There are three big problems with Newsom's assertion. First, we don't fully know "what works." There are many significant outstanding questions about Covid-19's transmission and prevention that are still being actively researched. Questions like how long immunity from prior infection or vaccination is likely to last and how and where Covid attacks the body. There have been several signs that it's not just a respiratory disease, that it has cardiological, vascular and neurological effects, and that in some cases, primary damage doesn't come from the virus itself but the body's "cytokine storm" response to infection.

With these significant questions still unresolved, it's hard to say that our present approaches to response, treatment and long-term therapy are correct, or that they will remain correct as the disease continues to throw off new variants.

And that points to the second problem. The virus will continue to evolve, and it's more likely to do so now that we are largely, as a state and a nation, deciding to give up trying to contain it. New variants pop up as Covid transmits from person to person. Preventing transmission, or at least tamping down spread as much as possible, is our best chance at restraining the proliferation of new variants. Dropping even the minimal restrictions we have now in favor of a damn-the-torpedoes strategy will in short measure generate new Covid spin-offs from Pi through Omega and beyond — any one of which could combine the contagiousness of omicron with the deadliness of delta.

This leads to the third problem with Newsom's new tack on Covid: The assumption that we are ready to start "living with the virus." It's quite a thing to talk about living with the virus when there are still so many people dying from it. Seven-day rolling death averages in California finally started falling two weeks ago but are still higher than they've been at any time since the delta wave of last summer.

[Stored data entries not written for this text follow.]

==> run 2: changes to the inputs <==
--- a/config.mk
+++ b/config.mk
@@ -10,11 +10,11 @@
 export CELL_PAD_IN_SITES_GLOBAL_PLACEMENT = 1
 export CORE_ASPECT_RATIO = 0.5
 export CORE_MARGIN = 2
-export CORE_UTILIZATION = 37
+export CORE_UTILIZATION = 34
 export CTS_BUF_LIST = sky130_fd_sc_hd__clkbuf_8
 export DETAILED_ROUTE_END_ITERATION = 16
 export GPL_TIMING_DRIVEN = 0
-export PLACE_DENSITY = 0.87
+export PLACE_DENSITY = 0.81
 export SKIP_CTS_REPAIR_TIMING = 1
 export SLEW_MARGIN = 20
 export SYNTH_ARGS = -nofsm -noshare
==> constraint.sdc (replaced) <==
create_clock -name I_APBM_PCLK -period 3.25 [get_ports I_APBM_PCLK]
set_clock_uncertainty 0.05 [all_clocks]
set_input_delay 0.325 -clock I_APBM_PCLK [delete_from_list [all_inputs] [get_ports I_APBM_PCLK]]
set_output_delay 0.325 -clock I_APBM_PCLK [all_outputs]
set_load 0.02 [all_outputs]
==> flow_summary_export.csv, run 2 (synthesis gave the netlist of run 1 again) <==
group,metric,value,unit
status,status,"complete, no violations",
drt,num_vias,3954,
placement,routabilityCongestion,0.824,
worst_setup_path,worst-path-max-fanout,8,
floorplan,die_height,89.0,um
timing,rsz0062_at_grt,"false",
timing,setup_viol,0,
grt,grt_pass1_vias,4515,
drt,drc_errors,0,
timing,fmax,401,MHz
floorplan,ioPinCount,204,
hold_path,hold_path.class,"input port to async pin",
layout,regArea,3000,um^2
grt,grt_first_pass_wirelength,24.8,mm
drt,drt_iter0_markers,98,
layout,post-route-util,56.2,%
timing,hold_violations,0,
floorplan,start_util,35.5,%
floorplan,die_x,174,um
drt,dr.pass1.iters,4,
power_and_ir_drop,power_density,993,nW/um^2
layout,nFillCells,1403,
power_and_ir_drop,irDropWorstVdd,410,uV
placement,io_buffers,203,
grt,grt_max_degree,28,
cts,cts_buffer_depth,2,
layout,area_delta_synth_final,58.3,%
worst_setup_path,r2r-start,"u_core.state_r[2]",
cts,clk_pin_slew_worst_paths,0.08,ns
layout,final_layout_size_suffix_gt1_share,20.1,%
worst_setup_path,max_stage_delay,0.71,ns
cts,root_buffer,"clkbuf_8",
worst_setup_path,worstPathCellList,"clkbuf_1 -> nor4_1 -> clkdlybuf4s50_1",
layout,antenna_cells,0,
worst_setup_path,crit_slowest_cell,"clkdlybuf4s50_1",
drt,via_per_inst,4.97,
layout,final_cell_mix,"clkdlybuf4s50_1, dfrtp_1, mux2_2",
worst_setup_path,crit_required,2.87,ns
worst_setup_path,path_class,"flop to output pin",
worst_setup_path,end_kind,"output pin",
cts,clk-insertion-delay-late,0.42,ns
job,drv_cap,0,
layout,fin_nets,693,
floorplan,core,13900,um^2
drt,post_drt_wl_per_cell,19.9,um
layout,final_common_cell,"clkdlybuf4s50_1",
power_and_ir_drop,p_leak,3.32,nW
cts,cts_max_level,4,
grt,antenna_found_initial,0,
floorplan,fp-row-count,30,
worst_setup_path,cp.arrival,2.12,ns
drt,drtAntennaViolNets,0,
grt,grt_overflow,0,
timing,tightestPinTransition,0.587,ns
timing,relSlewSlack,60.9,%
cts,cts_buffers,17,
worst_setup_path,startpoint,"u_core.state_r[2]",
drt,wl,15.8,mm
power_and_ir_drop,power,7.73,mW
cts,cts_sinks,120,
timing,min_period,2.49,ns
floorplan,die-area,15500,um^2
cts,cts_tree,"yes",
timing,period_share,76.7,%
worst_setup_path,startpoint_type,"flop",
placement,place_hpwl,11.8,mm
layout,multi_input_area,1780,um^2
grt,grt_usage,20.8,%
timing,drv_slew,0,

Yes, vaccines are effective in preventing hospitalization and death, and broad societal vaccination would help us live with the virus. But omicron has been a game changer, with its ability to partially evade the vaccine. In California, while 79 percent of people between the ages of 18 and 64,and 71 percent of those between 12 and 17 are fully vaccinated, only 31 percent of 5- to 11-year-olds are in that group. And where boosters are concerned — necessary to provide fuller protection from severe illness, given omicron's greater contagiousness — the numbers are even lower: 63 percent of people between the ages of 18 and 64, and 6 percent of 12- to 17-year-olds. Boosters haven't yet even been approved for those 11 years old and younger.

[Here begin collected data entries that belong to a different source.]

### src/rtl/mesh_link_pipe.sv
// Retimed inter-router link bundle: CHANNELS independent flit/wr_en/ON_OFF
// links, each with STAGES forward register slices, a receive-side skid FIFO,
// a drain/output register and a STAGES-deep stop path back to upstream.
// Ports:
//   clk, rst          - rising-edge clock, asynchronous active-high reset
//   up_in_flit_flat   - upstream flits, channel c at [c*LINK_WIDTHS +: LINK_WIDTHS]
//   up_in_wr_en       - upstream write strobes
//   up_out_full       - ON_OFF to upstream, 1 = stop sending
//   dn_out_flit_flat  - downstream flits, same packing
//   dn_out_wr_en      - downstream write strobes
//   dn_in_on_off      - downstream ON_OFF, 1 = do not write
//   ovf_sticky        - per-channel dropped-flit flag, cleared only by reset
module mesh_link_pipe
  import mesh_noc_pkg::*;
#(
  parameter int LINK_WIDTHS = LINK_WIDTHS_DEF,
  parameter int CHANNELS    = 1,
  parameter int STAGES      = 2
) (
  input  logic                            clk,
  input  logic                            rst,
  input  logic [LINK_WIDTHS*CHANNELS-1:0] up_in_flit_flat,
  input  logic [CHANNELS-1:0]             up_in_wr_en,
  output logic [CHANNELS-1:0]             up_out_full,
  output logic [LINK_WIDTHS*CHANNELS-1:0] dn_out_flit_flat,
  output logic [CHANNELS-1:0]             dn_out_wr_en,
  input  logic [CHANNELS-1:0]             dn_in_on_off,
  output logic [CHANNELS-1:0]             ovf_sticky
);

  localparam int SKID_DEPTH  = skid_depth(STAGES);
  localparam int CW          = clog2(SKID_DEPTH) + 1;
  localparam int STOP_MARGIN = 2 * STAGES + 2;

  for (genvar c = 0; c < CHANNELS; c++) begin : g_chan
    logic [STAGES-1:0]      stg_valid;
    logic [LINK_WIDTHS-1:0] stg_flit [STAGES];
    logic [LINK_WIDTHS-1:0] pop_data;
    logic [CW-1:0]          count;
    logic [CW-1:0]          count_next;
    logic                   empty;
    logic                   full;
    logic                   pop;
    logic                   accepted;
    logic                   out_valid;
    logic [LINK_WIDTHS-1:0] out_flit;
    logic [STAGES-1:0]      stop_pipe;

    // Flit bits only load with a valid strobe, so idle cycles cost no toggles.
    always_ff @(posedge clk or posedge rst) begin
      if (rst) begin
        stg_valid <= '0;
        for (int s = 0; s < STAGES; s++) stg_flit[s] <= '0;
      end else begin
        stg_valid[0] <= up_in_wr_en[c];
        if (up_in_wr_en[c]) stg_flit[0] <= up_in_flit_flat[c*LINK_WIDTHS +: LINK_WIDTHS];
        for (int s = 1; s < STAGES; s++) begin
          stg_valid[s] <= stg_valid[s-1];
          if (stg_valid[s-1]) stg_flit[s] <= stg_flit[s-1];
        end
      end
    end

    assign pop = !empty && !dn_in_on_off[c];

    link_skid_fifo #(
      .WIDTH (LINK_WIDTHS),
      .DEPTH (SKID_DEPTH)
    ) u_fifo (
      .clk       (clk),
      .rst       (rst),
      .push      (stg_valid[STAGES-1]),
      .push_data (stg_flit[STAGES-1]),
      .pop       (pop),
      .pop_data  (pop_data),
      .count     (count),
      .empty     (empty),
      .full      (full),
      .ovf       (ovf_sticky[c])
    );

    // Mirror of the FIFO's own accept rule, so the stop decision sees the
    // occupancy the FIFO will hold after this edge.
    assign accepted = stg_valid[STAGES-1] && (!full || pop);

    always_comb begin
      count_next = count;
      if (accepted && !pop)      count_next = count + CW'(1);
      else if (!accepted && pop) count_next = count - CW'(1);
    end

    // Output register: flit holds its last value when nothing is popped.
    always_ff @(posedge clk or posedge rst) begin
      if (rst) begin
        out_valid <= 1'b0;
        out_flit  <= '0;
      end else begin
        out_valid <= pop;
        if (pop) out_flit <= pop_data;
      end
    end

    // stop_pipe[0] is the registered stop; the rest retime it over the
    // backward wire so upstream sees occupancy STAGES cycles later.
    always_ff @(posedge clk or posedge rst) begin
      if (rst) begin
        stop_pipe <= '0;
      end else begin
        stop_pipe[0] <= (SKID_DEPTH - int'(count_next)) <= STOP_MARGIN;
        for (int s = 1; s < STAGES; s++) stop_pipe[s] <= stop_pipe[s-1];
      end
    end

    assign up_out_full[c]                                     = stop_pipe[STAGES-1];
    assign dn_out_wr_en[c]                                    = out_valid;
    assign dn_out_flit_flat[c*LINK_WIDTHS +: LINK_WIDTHS]     = out_flit;
  end

endmodule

So omicron's magic-bullet dodging trick has set us back — back far enough that public health experts now believe that achieving herd immunity is effectively impossible. All of which might underline Newsom's decision to announce an end to looking at the disease with a "crisis mentality."

That doesn't mean the crisis is over, of course, just that we've changed how we think about it, like flipping a switch. And unfortunately, as Albert Ko, chair of epidemiology and microbial diseases at Yale School of Public Health told The Washington Post in January, "This is not a situation where you have a flip of the switch, like, we're pandemic one day and then we switch to endemic."

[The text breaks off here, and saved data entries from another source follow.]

`config.mk`:
```
export PLATFORM = sky130hd
export DESIGN_NAME = fetch_queue
export DESIGN_NICKNAME = d
export VERILOG_FILES = /design/src/rtl/fetch_queue_pkg.sv /design/src/rtl/fetch_queue_opcode_len.sv /design/src/rtl/fetch_queue.sv
export SDC_FILE = /design/constraint.sdc
export NUM_CORES = 1
export LEC_CHECK = 0
export BUFFER_PORTS_ARGS = -buffer_cell sky130_fd_sc_hd__buf_2
export CAP_MARGIN = 20
export CORE_MARGIN = 1
export CORE_UTILIZATION = 35
export DETAILED_ROUTE_END_ITERATION = 10
export SYNTH_ARGS = -nofsm -noshare
export SYNTH_HDL_FRONTEND = slang
export SYNTH_SLANG_ARGS = --single-unit
export TNS_END_PERCENT = 5
```
`constraint.sdc`:
```
create_clock -name clk -period 12.4 [get_ports clk]
set_clock_uncertainty 0.05 [all_clocks]
set_input_delay 0.62 -clock clk [delete_from_list [all_inputs] [get_ports clk]]
set_output_delay 0.62 -clock clk [all_outputs]
set_load 0.01 [all_outputs]
```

Unless you're Gavin Newsom, that is. Of course, there are some good things in the SMARTER plan — such as expanded wastewater testing to detect potential viral surges and the formal addition of Covid to the list of mandatory vaccines school kids need for in-person attendance. But the bigger consequence of this arbitrary overnight reversal in policy, with no clear trigger other than Newsom's political desire to get out in front of pandemic exhaustion, is going to be reduced trust in government crisis communications.

And should future outbreaks require reactivation of strict social distancing and masking measures, Newsom's decision could also lower compliance with public health directives. The right thing to do would've been to set very clear milestones for vaccination levels or case and fatality rates, and then use those as triggers for a shift in policy — or to wait for formal guidance from the CDC. But then, I guess, California wouldn't have been first.